Summary
Peer-reviewed qualitative study (PMC/NIH) investigating similarities and differences in masking experiences between autistic adults, other neurodivergent adults, and neurotypical adults. Used thematic analysis of online survey responses from 238 participants. Key finding: many aspects of masking are shared across neurotypes (exhaustion, identity disconnection), but some are specific to autistic people (sensory suppression, suicidal ideation from masking).
Key Points
- Survey: 144 autistic adults, 49 neurodivergent (non-autistic) adults, 45 neurotypical adults; recruited via social media.
- Shared masking experiences across all groups: using mimicry as a social strategy; exhaustion from sustained masking; feeling disconnected from “true self”; negative emotional impact.
- Masking experiences more specific to autistic adults: sensory suppression (hiding discomfort with loud sounds, textures, etc.); stimming suppression; masking linked to suicidal ideation (only autistic group reported this).

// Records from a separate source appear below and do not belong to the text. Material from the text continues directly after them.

$ cat config.mk
export PLATFORM = sky130hd
export DESIGN_NAME = exec_monitor
export DESIGN_NICKNAME = d
export VERILOG_FILES = /design/src/rtl/exec_monitor.sv
export SDC_FILE = /design/constraint.sdc
export NUM_CORES = 1
export LEC_CHECK = 0
export BUFFER_PORTS_ARGS = -buffer_cell sky130_fd_sc_hd__buf_2
export CORE_MARGIN = 2
export CORE_UTILIZATION = 43
export CTS_BUF_LIST = sky130_fd_sc_hd__clkbuf_16
export DETAILED_ROUTE_END_ITERATION = 8
export PLACE_DENSITY = 0.69
export SLEW_MARGIN = 10
export SYNTH_ARGS = -nofsm -noshare
export SYNTH_HDL_FRONTEND = slang
export SYNTH_SLANG_ARGS = --single-unit
$ cat constraint.sdc
create_clock -name clk_i -period 7.09 [get_ports clk_i]
set_clock_uncertainty 0.1 [all_clocks]
set_input_delay 1.0635 -clock clk_i [delete_from_list [all_inputs] [get_ports clk_i]]
set_output_delay 1.0635 -clock clk_i [all_outputs]
set_load 0.005 [all_outputs]
$ cat src/rtl/exec_monitor.sv
// exec_monitor: execution checker for the 8-bit computer.
// Walks a programmable table of expected events (opcode fetch, accumulator
// value, I/O write), then counts fetches of a loop opcode up to a runtime
// target and reports pass, or fail with a code.
// Optional PC history ring buffer: define EXEC_MONITOR_HISTORY_EN.
//
// state  | meaning
// -------+-----------------------------------------------------------
// IDLE   | waiting for start; event table writable
// SEQ    | matching table entry ev_idx, timeout running
// LOOP   | counting loop_op fetches toward loop_target, timeout running
// PASS   | sequence and loop completed; held until start or reset
// FAIL   | timeout or I/O data mismatch; fail_code holds the reason
module exec_monitor #(
    parameter int DATA_W      = 8,
    parameter int ADDR_W      = 4,
    parameter int NUM_EVENTS  = 8,
    parameter int LOOP_W      = 16,
    parameter int TIMEOUT_CYC = 65536,
    parameter int HIST_DEPTH  = 8,
    localparam int IDX_W      = $clog2(NUM_EVENTS + 1),
    localparam int HIST_IW    = (HIST_DEPTH > 1) ? $clog2(HIST_DEPTH) : 1
) (
    input  logic              clk_i,
    input  logic              reset_i,        // active-low, synchronous
    input  logic [DATA_W-1:0] ir_i,
    input  logic              ir_load_i,
    input  logic [DATA_W-1:0] a_reg_i,
    input  logic [7:0]        pc_i,
    input  logic              io_we_i,
    input  logic [ADDR_W-1:0] io_addr_i,
    input  logic [DATA_W-1:0] io_data_i,
    input  logic              cfg_we_i,
    input  logic [IDX_W-1:0]  cfg_idx_i,
    input  logic [1:0]        cfg_kind_i,
    input  logic [DATA_W-1:0] cfg_val_i,
    input  logic [ADDR_W-1:0] cfg_addr_i,
    input  logic [IDX_W-1:0]  seq_len_i,
    input  logic [DATA_W-1:0] loop_op_i,
    input  logic [LOOP_W-1:0] loop_target_i,
    input  logic              start_i,
    output logic              busy_o,
    output logic              done_o,
    output logic              pass_o,
    output logic [2:0]        fail_code_o,
    output logic [IDX_W-1:0]  ev_idx_o,
    output logic [LOOP_W-1:0] loop_cnt_o,
    input  logic [HIST_IW-1:0] hist_rd_idx_i,
    output logic [7:0]        hist_pc_o
);

    localparam int TBL_IW = (NUM_EVENTS > 1) ? $clog2(NUM_EVENTS) : 1;
    localparam int TO_W   = (TIMEOUT_CYC > 1) ? $clog2(TIMEOUT_CYC) : 1;
    localparam logic [TO_W-1:0]  TO_LAST  = TO_W'(TIMEOUT_CYC - 1);
    localparam logic [IDX_W-1:0] NUM_EV_I = IDX_W'(NUM_EVENTS);
    localparam logic [1:0] KIND_AREG = 2'd1;
    localparam logic [1:0] KIND_IOWR = 2'd2;

    typedef enum logic [2:0] {
        ST_IDLE = 3'd0,
        ST_SEQ  = 3'd1,
        ST_LOOP = 3'd2,
        ST_PASS = 3'd3,
        ST_FAIL = 3'd4
    } state_t;

    state_t             state_q, state_d;
    logic [IDX_W-1:0]   ev_idx_q, ev_idx_d;
    logic [LOOP_W-1:0]  loop_cnt_q, loop_cnt_d;
    logic [TO_W-1:0]    to_cnt_q, to_cnt_d;
    logic [2:0]         fail_code_q, fail_code_d;
    logic [IDX_W-1:0]   seq_len_q, seq_len_d;
    logic [DATA_W-1:0]  loop_op_q, loop_op_d;
    logic [LOOP_W-1:0]  loop_target_q, loop_target_d;

    // Event table: deliberately not reset so a board reset keeps the program.
    logic [1:0]         tbl_kind_q [NUM_EVENTS];
    logic [DATA_W-1:0]  tbl_val_q  [NUM_EVENTS];
    logic [ADDR_W-1:0]  tbl_addr_q [NUM_EVENTS];

    logic               busy, start_go;
    logic [1:0]         cur_kind;
    logic [DATA_W-1:0]  cur_val;
    logic [ADDR_W-1:0]  cur_addr;
    logic               io_hit, seq_match, seq_iomis, loop_hit;
    logic [IDX_W-1:0]   ev_inc, seq_len_clamp;
    logic [LOOP_W-1:0]  loop_inc;

    assign busy     = (state_q == ST_SEQ) || (state_q == ST_LOOP);
    assign start_go = start_i && !busy;

    assign cur_kind = tbl_kind_q[ev_idx_q[TBL_IW-1:0]];
    assign cur_val  = tbl_val_q[ev_idx_q[TBL_IW-1:0]];
    assign cur_addr = tbl_addr_q[ev_idx_q[TBL_IW-1:0]];

    // Kind 3 is reserved and falls through to the opcode-fetch check.
    assign io_hit    = io_we_i && (io_addr_i == cur_addr);
    assign seq_match = (cur_kind == KIND_AREG) ? (a_reg_i == cur_val) :
                       (cur_kind == KIND_IOWR) ? (io_hit && (io_data_i == cur_val)) :
                                                 (ir_load_i && (ir_i == cur_val));
    assign seq_iomis = (cur_kind == KIND_IOWR) && io_hit && (io_data_i != cur_val);
    assign loop_hit  = ir_load_i && (ir_i == loop_op_q);

    assign ev_inc        = ev_idx_q + IDX_W'(1);
    assign loop_inc      = (loop_cnt_q == '1) ? loop_cnt_q : loop_cnt_q + LOOP_W'(1);
    assign seq_len_clamp = (seq_len_i > NUM_EV_I) ? NUM_EV_I : seq_len_i;

    // Table writes are only accepted while no check is running.
    always_ff @(posedge clk_i) begin
        if (cfg_we_i && !busy && (cfg_idx_i < NUM_EV_I)) begin
            tbl_kind_q[cfg_idx_i[TBL_IW-1:0]] <= cfg_kind_i;
            tbl_val_q[cfg_idx_i[TBL_IW-1:0]]  <= cfg_val_i;
            tbl_addr_q[cfg_idx_i[TBL_IW-1:0]] <= cfg_addr_i;
        end
    end

    // Next-state, counters and fail code; a match always beats a timeout.
    always_comb begin
        state_d       = state_q;
        ev_idx_d      = ev_idx_q;
        loop_cnt_d    = loop_cnt_q;
        to_cnt_d      = to_cnt_q;
        fail_code_d   = fail_code_q;
        seq_len_d     = seq_len_q;
        loop_op_d     = loop_op_q;
        loop_target_d = loop_target_q;
        case (state_q)
            ST_IDLE, ST_PASS, ST_FAIL: begin
                if (start_i) begin
                    seq_len_d     = seq_len_clamp;
                    loop_op_d     = loop_op_i;
                    loop_target_d = loop_target_i;
                    ev_idx_d      = '0;
                    loop_cnt_d    = '0;
                    to_cnt_d      = '0;
                    fail_code_d   = 3'd0;
                    state_d       = (seq_len_clamp == '0) ? ST_LOOP : ST_SEQ;
                end
            end
            ST_SEQ: begin
                if (seq_match) begin
                    ev_idx_d = ev_inc;
                    to_cnt_d = '0;
                    if (ev_inc == seq_len_q) state_d = ST_LOOP;
                end else if (seq_iomis) begin
                    fail_code_d = 3'd2;
                    state_d     = ST_FAIL;
                end else if (to_cnt_q == TO_LAST) begin
                    fail_code_d = 3'd1;
                    state_d     = ST_FAIL;
                end else begin
                    to_cnt_d = to_cnt_q + TO_W'(1);
                end
            end
            ST_LOOP: begin
                if (loop_target_q == '0) begin
                    state_d = ST_PASS;
                end else if (loop_hit) begin
                    loop_cnt_d = loop_inc;
                    to_cnt_d   = '0;
                    if (loop_inc == loop_target_q) state_d = ST_PASS;
                end else if (to_cnt_q == TO_LAST) begin
                    fail_code_d = 3'd3;
                    state_d     = ST_FAIL;
                end else begin
                    to_cnt_d = to_cnt_q + TO_W'(1);
                end
            end
            default: state_d = ST_IDLE;
        endcase
    end

    // State and status registers with synchronous active-low reset.
    always_ff @(posedge clk_i) begin
        if (!reset_i) begin
            state_q       <= ST_IDLE;
            ev_idx_q      <= '0;
            loop_cnt_q    <= '0;
            to_cnt_q      <= '0;
            fail_code_q   <= 3'd0;
            seq_len_q     <= '0;
            loop_op_q     <= '0;
            loop_target_q <= '0;
        end else begin
            state_q       <= state_d;
            ev_idx_q      <= ev_idx_d;
            loop_cnt_q    <= loop_cnt_d;
            to_cnt_q      <= to_cnt_d;
            fail_code_q   <= fail_code_d;
            seq_len_q     <= seq_len_d;
            loop_op_q     <= loop_op_d;
            loop_target_q <= loop_target_d;
        end
    end

    assign busy_o      = busy;
    assign done_o      = (state_q == ST_PASS) || (state_q == ST_FAIL);
    assign pass_o      = (state_q == ST_PASS);
    assign fail_code_o = fail_code_q;
    assign ev_idx_o    = ev_idx_q;
    assign loop_cnt_o  = loop_cnt_q;

`ifdef EXEC_MONITOR_HISTORY_EN
    // Pointer arithmetic wraps naturally, so HIST_DEPTH should be a power of two.
    logic [7:0]         hist_q [HIST_DEPTH];
    logic [HIST_IW-1:0] hist_wp_q;
    logic [7:0]         hist_pc_q;

    // Record PC per fetch while busy; freezes once FAIL is entered, cleared by start.
    always_ff @(posedge clk_i) begin
        if (!reset_i) begin
            hist_wp_q <= '0;
            hist_pc_q <= 8'd0;
        end else begin
            if (start_go) begin
                hist_wp_q <= '0;
                for (int i = 0; i < HIST_DEPTH; i++) hist_q[i] <= 8'd0;
            end else if (busy && ir_load_i) begin
                hist_q[hist_wp_q] <= pc_i;
                hist_wp_q         <= hist_wp_q + HIST_IW'(1);
            end
            hist_pc_q <= hist_q[hist_wp_q - HIST_IW'(1) - hist_rd_idx_i];
        end
    end

    assign hist_pc_o = hist_pc_q;
`else
    logic unused_hist;
    assign unused_hist = ^{pc_i, hist_rd_idx_i, start_go};
    assign hist_pc_o   = 8'd0;
`endif

endmodule
==> summary.txt <==
CTS max path bufs = 2
adder-cell share of the synthesized area = 0.00407
drt drc = 0
status = finished, final reports clean
Leak Pwr = 3.71 nW
GPL Wtd Cong = 0.875
routed vias/inst = 5.65
share of cells above drive strength 1 = 0.202
final wirelength = 22,900 um
Synth Area in XOR/XNOR = 0.0532
main combinational cell family by area after synthesis = simple AND/OR/NAND/NOR gates
crit-path max cell delay = 0.95 ns
clk_lat worst skew = 0.45 ns
Arrival @ worst endpoint = 4.39 ns
Port-buffer cells = 104
synthesized area per cell = 10.7 um2
slowest CP cell = dfxtp_1
RSZ-0062 raised after global routing = no
CTS tree = done
Yosys top cell by area = edfxtp_1
Hold Fails Final Rpt = 0
power density over the cells = 243 nW/um2
Setup TNS = 0 ns
synthesized flop and latch total = 184
routed length per placed instance = 18.4 um
total core area = 21,000 um2
Peak Freq = 243 MHz
GRT overflow = 0
Synth Warn # = 0
sequential share of the synthesized area = 0.521
DIE WIDTH = 150 um
vias = 7,022
drt pass-1 iters = 5
H-Tree Depth = 4
Total GRT Usage = 0.209
via count of the first global-routing pass = 6,792
PostCTS Resize Cnt = 0
synthesized instance count = 865
min-delay worst type = flop to flop
crit share post-route = 0.581
# placed instances = 1,208
clock root cell = clkbuf_16
critical path data required time = 7.36 ns
number of synthesized flops with an enable pin = 112
Finished Layout Cells = 1,243
# IOs = 125
cts hold-fix bufs = 0
mux share of post-synthesis cell area = 0.0806
CP Class = flop to flop
# fillers = 1,872
Num CTS Buffers = 17
crit path max fanout = 26
area delta synth->final = 14.5%
post-synthesis async set-or-reset flop share = 0
complex-gate fraction of the synthesized area = 0.125
max-slew violations = 0
clock slew at reported path FFs = 0.08 ns
first-pass GRT wire length = 35,900 um
setup repair bufs after CTS = 0
slew margin rel. = 0.204
Clock Sink Count = 184
HPWL after detailed placement = 15,900 um
FP Rows = 53
top cells by area, synth = edfxtp_1 36%, dfxtp_1 16%, nand2_1 4.2%, mux2i_1 3.6%, a21oi_1 3.5%
Max Cap Viol = 0
setup violators final = 0
Synth top area share = 0.365
VDD IR max = 0.000163 V
DRT antenna net count = 0
Syn Std Cell Area = 9220 um2
die area = 22,600 um2
CP endpoint kind = flop
Power Total = 2.57 mW
Critical Path Start Type = flop
NumNets Final = 1,046
initial antenna violation count = 4
Die H = 150 um
worst path cell trace = nor2b_1, a22oi_1, and3_1, o221ai_1, or4_4, a2bb2oi_1, a21o_1, or4b_1, a31oi_1
DR iter-0 viols = 416
largest net degree at the start of global routing = 56
synth unique cells = 77
Initial Utilization = 0.439
fin crit period = 4.12 ns
post-synthesis simple-gate area fraction = 0.181
worst slew pin tran = 1.18 ns
ys flop type = edfxtp_1
-- flip-flops by register name, summed over array words and instances, names as in the netlist, 3 cells and up, named ones only --
signal / cells
tbl_val_q: 64
tbl_addr_q: 32
loop_cnt_o: 16
loop_target_q: 16
tbl_kind_q: 16
to_cnt_q: 16
loop_op_q: 8
ev_idx_o: 4
seq_len_q: 4
state_q: 3
-- through the flow --
stage | instance area, um2 | util | setup WS, ns | hold slack [ns]
after global routing | 10600 | 0.502 | 2.71 | 0.389
after global placement | 9900 | 0.471 | 3.06 | 0.356
after floorplan | 9250 | - | 4.06 | 0.348
after detailed placement | 9900 | 0.471 | 3.02 | 0.362
after CTS | 10600 | 0.502 | 3.01 | 0.374
final | 10600 | 0.502 | 2.97 | 0.373
-- cells in the final DEF (no fill, tap or decap), types with 13 or more instances in the layout --
cell and n:
a31oi_1 15, nor3_1 21, xor2_1 28, a21oi_1 65, nand3_1 40, dfxtp_1 71
mux2i_1 33, edfxtp_1 112, o21ai_0 23, xnor2_1 28, nor2_1 57, and3_1 13
clkbuf_16 17, nand2_1 102, nand4_1 13, buf_2 104
-- power by group --
group          switching, mW  internal [mW]  leakage, nW
clock                  0.513          0.505        0.313
sequential            0.0357           1.17         1.59
combinational          0.227          0.119         1.80
total                  0.776           1.79         3.71
-- final timing paths --
check | from | end | slack, ns | cells after the start
worst max register to register | flop | to_cnt_q[9] | 2.97 | 9
worst max-delay path | flop | to_cnt_q[9] | 2.97 | 9
worst min register to register | loop_op_q[1] | loop_op_q[1] | 0.37 | 2
worst min-delay path | loop_op_q[1] | loop_op_q[1] | 0.37 | 2
-- metal layers --
metal  vias up  share of wire  track usage
li1       3406              -            -
met1      3351           0.41        0.256
met2       224           0.50        0.360
met3        39          0.063       0.0473
met4         2          0.025       0.0783
met5         -        0.00052            0
-- cell families (layout without fill, tap and decap cells) --
group,after synthesis,in the layout
DFF,184,184
other,1,12
xor gates and xnor gates,56,56
muxes,55,55
and+or+nand+nor,333,333
AOI/OAI and AO/OA,175,175
adders and majority gates,3,3
buffers and inverters,58,150
-- critical path, delay by kind of cell (launching register included) --
| kind | cells | cell delay, ns |
|---|---|---|
| compound gates | 5 | 1.51 |
| simple gates | 4 | 1.46 |
| flops | 1 | 0.95 |
-- area by class of cell --
type | count | area (um2) | area share
timing repair buffer | 112 | 581 | 0.0550
clock buffer | 17 | 425 | 0.0403
multi-input combinational | 631 | 4150 | 0.393
inverter | 6 | 22.5 | 0.00213
tap | 275 | 344 | 0.0326
clock inverter | 15 | 223 | 0.0211
antenna | 3 | 7.51 | 0.000711
sequential | 184 | 4810 | 0.455
-- Yosys cell counts, types with 6 or more instances --
| library cell | number |
|---|---|
| and3_1 | 13 |
| a21oi_1 | 65 |
| nor2b_1 | 8 |
| xor2_1 | 28 |
| nor3b_1 | 6 |
| o21ai_0 | 23 |
| nand4_1 | 13 |
| mux4_2 | 11 |
| nand3_1 | 40 |
| buf_6 | 6 |
| buf_4 | 11 |
| a211oi_1 | 6 |
| o221a_2 | 7 |
| edfxtp_1 | 112 |
| mux2_2 | 7 |
| nand2b_1 | 11 |
| o21a_1 | 6 |
| dfxtp_1 | 72 |
| nor4_1 | 12 |
| nor3_1 | 23 |
| mux2i_1 | 33 |
| or3_1 | 9 |
| nor2_1 | 61 |
| nand2_1 | 102 |
| a31oi_1 | 15 |
| clkbuf_1 | 28 |
| xnor2_1 | 28 |
| a22oi_1 | 8 |
| nand3b_1 | 8 |
| buf_2 | 6 |
(Power assumes the default switching activity.)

- The paper positions autistic masking as a form of stigma management — similar in structure to how other marginalized groups manage visible or invisible stigmatized characteristics.
- Masking is defined broadly as the “suppression of aspects of self and identity to ‘fly under the radar’ or ‘appear normal’” — conscious or unconscious.
- Sample limitation: more women than men/nonbinary participants; some “non-autistic” respondents may be undiagnosed autistic people.
- Supports the neurodiversity paradigm: frames masking not as a deficit but as an adaptive response to external stigma.
Newsletter Angles
- The cross-neurotype finding is significant: if masking is fundamentally a stigma-management behavior, then everyone in a stigmatized category masks, not just autistic people. This reframes autistic masking as a specific instance of a universal human experience — with uniquely severe consequences for autistic people.
- The suicidal ideation finding only appearing in the autistic group (not other neurodivergent or neurotypical groups) is the sharpest clinical distinction. What is it about autistic masking specifically that produces this outcome?
Entities Mentioned
- None specific; academic study
Concepts Mentioned
- Autistic Masking — primary subject; cross-neurotype comparison study
- Neurodiversity — the theoretical framework informing the study design
Quotes
“Our findings suggest that many aspects of masking are experienced across different neurotypes and are likely related to outside perceptions of difference and stigma.”
“Masking is the process of intentionally, or unintentionally, hiding aspects of yourself to avoid harm.”
Notes
Published December 2021 in a PMC (PubMed Central) journal — peer-reviewed. Sample is small (238 participants) and self-selected via social media. The gender skew (predominantly female participants) limits generalizability. Despite limitations, this is a cited primary research source in the masking literature and is directly quoted in other masking sources in this wiki.